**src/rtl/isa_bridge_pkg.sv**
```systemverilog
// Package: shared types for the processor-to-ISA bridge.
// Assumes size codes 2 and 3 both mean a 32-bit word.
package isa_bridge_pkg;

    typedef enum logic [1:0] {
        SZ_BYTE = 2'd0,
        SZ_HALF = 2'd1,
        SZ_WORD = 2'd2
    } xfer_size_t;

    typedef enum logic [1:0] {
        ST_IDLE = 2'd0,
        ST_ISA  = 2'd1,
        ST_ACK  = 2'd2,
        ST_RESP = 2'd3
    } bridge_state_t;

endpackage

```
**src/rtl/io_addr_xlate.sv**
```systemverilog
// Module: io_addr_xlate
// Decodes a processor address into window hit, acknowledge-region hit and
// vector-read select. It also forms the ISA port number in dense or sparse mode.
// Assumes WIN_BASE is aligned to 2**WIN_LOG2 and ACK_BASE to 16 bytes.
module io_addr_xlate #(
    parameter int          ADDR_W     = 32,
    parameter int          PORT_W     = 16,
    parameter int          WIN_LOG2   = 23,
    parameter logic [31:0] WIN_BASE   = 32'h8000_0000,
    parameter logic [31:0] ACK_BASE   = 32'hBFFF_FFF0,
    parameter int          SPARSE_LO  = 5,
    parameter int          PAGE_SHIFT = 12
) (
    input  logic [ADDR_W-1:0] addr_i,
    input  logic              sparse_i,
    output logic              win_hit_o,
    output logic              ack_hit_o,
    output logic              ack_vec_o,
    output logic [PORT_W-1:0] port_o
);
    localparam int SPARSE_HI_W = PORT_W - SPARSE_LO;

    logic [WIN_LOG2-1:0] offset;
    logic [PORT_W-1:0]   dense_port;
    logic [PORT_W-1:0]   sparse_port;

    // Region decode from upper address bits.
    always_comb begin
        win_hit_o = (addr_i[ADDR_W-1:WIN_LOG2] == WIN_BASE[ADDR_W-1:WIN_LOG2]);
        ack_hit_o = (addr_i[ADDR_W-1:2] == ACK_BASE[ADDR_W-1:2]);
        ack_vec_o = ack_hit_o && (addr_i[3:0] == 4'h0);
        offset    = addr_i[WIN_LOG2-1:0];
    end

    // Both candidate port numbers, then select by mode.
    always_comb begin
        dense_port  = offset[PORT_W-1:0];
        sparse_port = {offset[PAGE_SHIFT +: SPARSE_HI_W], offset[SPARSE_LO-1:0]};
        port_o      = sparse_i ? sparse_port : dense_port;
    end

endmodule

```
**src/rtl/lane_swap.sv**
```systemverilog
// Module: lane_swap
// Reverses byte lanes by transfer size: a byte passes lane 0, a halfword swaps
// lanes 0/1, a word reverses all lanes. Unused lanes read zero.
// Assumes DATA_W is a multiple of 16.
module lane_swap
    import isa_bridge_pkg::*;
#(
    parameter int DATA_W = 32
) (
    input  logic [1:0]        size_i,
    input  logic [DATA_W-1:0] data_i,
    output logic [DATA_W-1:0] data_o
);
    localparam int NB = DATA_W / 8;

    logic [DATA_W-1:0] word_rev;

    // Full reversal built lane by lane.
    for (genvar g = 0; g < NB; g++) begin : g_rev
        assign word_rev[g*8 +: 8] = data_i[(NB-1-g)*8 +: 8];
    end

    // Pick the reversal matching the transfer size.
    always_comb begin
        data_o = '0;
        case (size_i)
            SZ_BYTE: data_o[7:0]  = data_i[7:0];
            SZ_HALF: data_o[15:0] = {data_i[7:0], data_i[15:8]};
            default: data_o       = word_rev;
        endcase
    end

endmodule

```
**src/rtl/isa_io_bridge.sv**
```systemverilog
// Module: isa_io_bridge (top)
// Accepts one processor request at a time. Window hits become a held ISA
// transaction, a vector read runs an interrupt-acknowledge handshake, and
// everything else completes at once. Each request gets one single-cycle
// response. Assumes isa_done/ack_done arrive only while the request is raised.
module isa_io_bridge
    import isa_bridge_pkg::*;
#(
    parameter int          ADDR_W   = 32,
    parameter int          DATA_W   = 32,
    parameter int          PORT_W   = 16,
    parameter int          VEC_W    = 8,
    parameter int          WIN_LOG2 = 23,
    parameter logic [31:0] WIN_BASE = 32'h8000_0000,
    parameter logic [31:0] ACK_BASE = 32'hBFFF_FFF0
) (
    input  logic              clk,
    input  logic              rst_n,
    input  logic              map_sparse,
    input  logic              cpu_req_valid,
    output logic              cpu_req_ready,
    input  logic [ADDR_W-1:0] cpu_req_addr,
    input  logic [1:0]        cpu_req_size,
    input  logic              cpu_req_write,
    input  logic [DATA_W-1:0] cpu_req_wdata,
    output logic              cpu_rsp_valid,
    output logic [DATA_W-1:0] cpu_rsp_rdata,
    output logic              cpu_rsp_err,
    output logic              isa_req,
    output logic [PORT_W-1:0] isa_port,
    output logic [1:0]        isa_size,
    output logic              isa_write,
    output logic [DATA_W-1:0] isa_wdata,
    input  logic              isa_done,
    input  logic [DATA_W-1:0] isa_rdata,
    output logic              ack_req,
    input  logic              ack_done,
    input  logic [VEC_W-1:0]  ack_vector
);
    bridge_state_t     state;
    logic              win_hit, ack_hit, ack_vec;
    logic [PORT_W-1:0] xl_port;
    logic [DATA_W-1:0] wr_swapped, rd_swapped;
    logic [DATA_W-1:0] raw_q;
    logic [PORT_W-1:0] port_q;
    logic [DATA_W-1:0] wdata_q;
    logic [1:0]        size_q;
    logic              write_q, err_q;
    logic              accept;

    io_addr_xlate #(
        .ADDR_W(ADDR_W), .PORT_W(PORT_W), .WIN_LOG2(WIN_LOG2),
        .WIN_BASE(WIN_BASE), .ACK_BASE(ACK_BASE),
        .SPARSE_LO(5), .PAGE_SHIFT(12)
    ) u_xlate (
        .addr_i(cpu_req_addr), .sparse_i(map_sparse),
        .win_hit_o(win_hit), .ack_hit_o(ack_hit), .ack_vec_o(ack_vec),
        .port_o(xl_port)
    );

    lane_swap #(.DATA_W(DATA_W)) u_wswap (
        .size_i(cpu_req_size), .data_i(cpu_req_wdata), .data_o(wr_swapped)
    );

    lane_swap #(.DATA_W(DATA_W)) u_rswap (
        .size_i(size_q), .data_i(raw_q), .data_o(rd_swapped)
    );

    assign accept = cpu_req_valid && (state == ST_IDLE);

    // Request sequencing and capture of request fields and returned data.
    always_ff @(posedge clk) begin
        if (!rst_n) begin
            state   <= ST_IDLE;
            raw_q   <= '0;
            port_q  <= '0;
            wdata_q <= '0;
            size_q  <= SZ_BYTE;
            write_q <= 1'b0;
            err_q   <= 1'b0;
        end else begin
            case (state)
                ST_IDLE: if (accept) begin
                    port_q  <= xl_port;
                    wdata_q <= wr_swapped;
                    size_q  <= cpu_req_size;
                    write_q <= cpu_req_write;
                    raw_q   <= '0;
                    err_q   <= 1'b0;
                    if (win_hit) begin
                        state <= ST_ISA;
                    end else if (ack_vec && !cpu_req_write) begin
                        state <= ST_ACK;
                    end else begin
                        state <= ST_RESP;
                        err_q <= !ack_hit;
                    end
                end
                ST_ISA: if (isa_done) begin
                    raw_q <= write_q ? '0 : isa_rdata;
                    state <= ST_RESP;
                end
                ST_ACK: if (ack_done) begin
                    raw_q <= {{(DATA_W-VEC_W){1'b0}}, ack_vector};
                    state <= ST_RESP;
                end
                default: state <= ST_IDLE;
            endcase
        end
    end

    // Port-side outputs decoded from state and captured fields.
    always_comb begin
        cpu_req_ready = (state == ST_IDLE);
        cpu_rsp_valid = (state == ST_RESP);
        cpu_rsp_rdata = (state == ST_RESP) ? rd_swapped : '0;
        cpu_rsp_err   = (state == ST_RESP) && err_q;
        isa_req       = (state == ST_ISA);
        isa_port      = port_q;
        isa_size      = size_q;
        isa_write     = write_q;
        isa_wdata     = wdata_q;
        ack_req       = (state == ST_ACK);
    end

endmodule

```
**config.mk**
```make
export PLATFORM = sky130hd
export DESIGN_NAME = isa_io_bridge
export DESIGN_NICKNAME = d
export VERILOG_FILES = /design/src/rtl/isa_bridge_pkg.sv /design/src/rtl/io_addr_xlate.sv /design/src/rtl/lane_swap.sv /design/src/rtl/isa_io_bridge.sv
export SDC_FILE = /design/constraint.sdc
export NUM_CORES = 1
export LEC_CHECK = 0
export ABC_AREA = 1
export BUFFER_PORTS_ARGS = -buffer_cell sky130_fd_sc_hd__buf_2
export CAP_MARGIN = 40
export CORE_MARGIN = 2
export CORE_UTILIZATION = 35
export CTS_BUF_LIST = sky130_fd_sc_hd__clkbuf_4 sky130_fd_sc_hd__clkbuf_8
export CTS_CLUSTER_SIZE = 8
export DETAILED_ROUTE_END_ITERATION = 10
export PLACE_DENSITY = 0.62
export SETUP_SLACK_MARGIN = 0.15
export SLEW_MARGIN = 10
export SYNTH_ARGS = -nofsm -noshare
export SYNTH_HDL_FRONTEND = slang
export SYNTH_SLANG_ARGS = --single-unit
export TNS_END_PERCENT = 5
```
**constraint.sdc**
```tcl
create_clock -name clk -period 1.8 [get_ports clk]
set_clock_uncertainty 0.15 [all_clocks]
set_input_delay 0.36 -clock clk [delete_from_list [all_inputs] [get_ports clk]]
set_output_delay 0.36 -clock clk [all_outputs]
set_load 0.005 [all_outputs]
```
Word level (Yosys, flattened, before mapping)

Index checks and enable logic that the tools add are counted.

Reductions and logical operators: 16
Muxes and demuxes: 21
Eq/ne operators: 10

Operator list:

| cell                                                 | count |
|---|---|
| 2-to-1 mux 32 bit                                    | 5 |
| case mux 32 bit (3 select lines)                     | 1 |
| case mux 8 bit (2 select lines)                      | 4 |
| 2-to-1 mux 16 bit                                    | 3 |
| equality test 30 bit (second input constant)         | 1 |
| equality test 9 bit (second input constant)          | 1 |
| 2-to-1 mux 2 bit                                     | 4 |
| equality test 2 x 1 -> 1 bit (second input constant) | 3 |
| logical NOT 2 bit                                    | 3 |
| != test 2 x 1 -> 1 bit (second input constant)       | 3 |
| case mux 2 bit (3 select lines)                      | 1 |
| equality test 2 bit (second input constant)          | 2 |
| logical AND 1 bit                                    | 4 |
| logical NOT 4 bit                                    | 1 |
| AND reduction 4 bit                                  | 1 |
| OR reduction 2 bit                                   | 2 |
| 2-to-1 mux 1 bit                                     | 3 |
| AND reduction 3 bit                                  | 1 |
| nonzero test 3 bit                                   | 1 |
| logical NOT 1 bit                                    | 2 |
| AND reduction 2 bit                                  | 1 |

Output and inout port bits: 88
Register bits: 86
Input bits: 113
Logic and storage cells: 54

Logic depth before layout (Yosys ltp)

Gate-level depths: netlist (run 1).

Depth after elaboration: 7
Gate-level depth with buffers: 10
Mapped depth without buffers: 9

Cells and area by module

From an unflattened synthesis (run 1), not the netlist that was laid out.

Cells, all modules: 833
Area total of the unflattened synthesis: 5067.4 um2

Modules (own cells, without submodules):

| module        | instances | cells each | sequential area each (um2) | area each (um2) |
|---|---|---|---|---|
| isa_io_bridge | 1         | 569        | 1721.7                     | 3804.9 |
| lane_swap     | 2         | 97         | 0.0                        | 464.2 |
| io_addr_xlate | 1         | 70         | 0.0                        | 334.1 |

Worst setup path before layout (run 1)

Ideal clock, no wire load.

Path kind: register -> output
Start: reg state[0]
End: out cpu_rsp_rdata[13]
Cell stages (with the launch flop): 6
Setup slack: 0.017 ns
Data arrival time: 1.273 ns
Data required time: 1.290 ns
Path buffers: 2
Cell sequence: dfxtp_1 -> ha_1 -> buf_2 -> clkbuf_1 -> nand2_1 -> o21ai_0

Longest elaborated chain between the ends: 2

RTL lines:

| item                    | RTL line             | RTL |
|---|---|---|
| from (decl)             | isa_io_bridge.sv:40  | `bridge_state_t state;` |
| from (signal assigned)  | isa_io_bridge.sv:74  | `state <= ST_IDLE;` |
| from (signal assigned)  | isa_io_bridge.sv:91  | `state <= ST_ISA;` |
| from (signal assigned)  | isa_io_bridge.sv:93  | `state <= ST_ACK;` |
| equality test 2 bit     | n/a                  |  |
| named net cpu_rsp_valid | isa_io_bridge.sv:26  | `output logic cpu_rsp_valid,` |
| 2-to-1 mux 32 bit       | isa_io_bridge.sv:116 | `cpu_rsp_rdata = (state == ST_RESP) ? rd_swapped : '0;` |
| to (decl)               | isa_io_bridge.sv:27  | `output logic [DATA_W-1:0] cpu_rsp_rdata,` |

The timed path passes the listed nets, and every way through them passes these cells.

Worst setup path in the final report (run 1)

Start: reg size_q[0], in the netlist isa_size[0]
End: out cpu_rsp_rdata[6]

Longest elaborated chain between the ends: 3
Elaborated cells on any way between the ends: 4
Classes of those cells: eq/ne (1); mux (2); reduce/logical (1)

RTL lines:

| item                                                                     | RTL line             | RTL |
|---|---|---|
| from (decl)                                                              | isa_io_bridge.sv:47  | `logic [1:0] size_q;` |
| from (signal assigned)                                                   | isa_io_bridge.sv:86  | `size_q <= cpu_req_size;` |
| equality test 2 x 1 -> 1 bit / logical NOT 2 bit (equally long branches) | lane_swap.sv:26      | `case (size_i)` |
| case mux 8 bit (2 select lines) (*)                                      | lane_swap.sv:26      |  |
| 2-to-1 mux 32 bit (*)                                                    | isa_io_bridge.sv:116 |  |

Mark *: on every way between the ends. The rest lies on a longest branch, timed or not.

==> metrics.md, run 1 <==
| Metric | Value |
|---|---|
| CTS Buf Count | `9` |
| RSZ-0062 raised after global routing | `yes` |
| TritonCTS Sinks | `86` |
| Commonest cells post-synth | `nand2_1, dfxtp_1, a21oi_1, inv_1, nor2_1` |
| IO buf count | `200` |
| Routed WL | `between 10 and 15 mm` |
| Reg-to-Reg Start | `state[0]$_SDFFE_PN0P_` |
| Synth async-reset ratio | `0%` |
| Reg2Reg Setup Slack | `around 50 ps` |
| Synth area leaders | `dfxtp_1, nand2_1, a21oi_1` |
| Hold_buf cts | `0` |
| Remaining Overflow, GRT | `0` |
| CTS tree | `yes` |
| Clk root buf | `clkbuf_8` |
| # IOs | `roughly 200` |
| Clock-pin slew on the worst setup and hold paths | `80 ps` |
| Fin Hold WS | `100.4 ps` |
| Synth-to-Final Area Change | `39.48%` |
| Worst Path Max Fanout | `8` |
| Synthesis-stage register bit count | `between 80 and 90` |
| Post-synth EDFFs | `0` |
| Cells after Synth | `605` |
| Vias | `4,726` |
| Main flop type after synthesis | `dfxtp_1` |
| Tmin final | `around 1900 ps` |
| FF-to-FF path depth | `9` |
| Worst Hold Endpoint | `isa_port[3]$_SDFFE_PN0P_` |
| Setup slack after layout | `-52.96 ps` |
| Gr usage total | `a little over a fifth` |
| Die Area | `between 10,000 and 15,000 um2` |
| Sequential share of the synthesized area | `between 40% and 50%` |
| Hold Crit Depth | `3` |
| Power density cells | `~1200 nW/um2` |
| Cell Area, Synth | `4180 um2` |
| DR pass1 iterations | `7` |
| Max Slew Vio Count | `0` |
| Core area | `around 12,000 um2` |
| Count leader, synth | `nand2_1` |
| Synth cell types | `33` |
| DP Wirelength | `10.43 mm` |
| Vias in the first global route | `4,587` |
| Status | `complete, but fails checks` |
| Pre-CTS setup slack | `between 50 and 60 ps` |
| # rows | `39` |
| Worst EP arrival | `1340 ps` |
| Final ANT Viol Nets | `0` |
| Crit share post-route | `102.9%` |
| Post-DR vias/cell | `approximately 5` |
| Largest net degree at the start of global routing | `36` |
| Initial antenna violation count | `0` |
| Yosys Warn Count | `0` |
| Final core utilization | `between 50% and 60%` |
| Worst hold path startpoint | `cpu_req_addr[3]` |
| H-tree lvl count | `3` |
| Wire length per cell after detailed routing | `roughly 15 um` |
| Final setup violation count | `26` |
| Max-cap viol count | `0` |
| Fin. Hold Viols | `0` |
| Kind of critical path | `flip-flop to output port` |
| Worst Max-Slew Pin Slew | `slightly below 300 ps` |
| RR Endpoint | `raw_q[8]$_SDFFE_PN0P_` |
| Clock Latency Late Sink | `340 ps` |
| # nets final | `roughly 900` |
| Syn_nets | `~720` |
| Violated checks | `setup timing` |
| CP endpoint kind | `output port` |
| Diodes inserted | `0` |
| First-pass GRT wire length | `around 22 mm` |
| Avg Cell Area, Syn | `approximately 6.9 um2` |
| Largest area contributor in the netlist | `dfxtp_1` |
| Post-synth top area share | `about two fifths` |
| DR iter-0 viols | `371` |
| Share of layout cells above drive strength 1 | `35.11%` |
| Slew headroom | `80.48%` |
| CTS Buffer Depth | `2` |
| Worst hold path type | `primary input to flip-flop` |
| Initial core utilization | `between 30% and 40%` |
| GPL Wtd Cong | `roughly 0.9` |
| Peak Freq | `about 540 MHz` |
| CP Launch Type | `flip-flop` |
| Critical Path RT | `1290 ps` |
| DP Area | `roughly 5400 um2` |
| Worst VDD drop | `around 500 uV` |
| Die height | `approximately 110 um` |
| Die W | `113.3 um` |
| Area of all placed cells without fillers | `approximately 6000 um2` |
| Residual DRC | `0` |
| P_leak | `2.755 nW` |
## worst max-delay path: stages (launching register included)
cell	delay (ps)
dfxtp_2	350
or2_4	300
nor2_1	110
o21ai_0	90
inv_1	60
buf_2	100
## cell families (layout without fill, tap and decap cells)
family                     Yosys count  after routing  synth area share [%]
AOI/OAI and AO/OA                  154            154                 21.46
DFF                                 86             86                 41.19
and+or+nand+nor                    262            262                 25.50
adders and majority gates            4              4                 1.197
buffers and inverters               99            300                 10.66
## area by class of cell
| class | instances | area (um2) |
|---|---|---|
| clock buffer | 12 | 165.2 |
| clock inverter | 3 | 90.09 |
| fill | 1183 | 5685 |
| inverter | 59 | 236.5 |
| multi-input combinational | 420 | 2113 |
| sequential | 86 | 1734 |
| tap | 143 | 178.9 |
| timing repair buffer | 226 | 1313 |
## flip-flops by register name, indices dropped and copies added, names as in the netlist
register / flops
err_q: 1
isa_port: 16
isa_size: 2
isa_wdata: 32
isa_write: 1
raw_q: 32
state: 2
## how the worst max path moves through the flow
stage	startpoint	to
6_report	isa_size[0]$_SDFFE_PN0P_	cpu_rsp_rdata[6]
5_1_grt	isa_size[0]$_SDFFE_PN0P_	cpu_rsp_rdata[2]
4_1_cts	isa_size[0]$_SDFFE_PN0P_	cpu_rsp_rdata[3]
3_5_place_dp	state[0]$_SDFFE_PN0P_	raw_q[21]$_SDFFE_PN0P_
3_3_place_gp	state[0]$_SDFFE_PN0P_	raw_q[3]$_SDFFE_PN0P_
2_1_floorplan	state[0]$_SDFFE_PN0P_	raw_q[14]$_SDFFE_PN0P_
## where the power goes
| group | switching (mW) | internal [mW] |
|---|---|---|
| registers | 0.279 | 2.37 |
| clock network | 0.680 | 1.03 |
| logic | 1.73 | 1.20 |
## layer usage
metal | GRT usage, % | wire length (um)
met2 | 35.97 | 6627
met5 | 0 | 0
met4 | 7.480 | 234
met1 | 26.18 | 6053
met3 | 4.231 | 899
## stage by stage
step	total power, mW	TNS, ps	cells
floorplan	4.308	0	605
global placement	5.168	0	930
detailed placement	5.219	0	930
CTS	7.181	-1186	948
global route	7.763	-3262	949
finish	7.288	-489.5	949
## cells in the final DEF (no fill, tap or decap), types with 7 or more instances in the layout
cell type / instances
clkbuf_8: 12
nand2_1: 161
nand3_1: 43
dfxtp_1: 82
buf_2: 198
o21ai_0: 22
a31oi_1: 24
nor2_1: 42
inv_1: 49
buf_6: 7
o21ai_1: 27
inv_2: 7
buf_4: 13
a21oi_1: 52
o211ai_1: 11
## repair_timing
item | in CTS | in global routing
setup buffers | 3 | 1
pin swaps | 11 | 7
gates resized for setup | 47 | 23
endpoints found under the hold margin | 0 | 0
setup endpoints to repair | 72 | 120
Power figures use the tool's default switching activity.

▶ [Exercise aim]:
Search the records for the string "operators" and, wherever a line contains it, please copy that line.

▶ [Task answer]:
Reductions and logical operators: 16
Eq/ne operators: 10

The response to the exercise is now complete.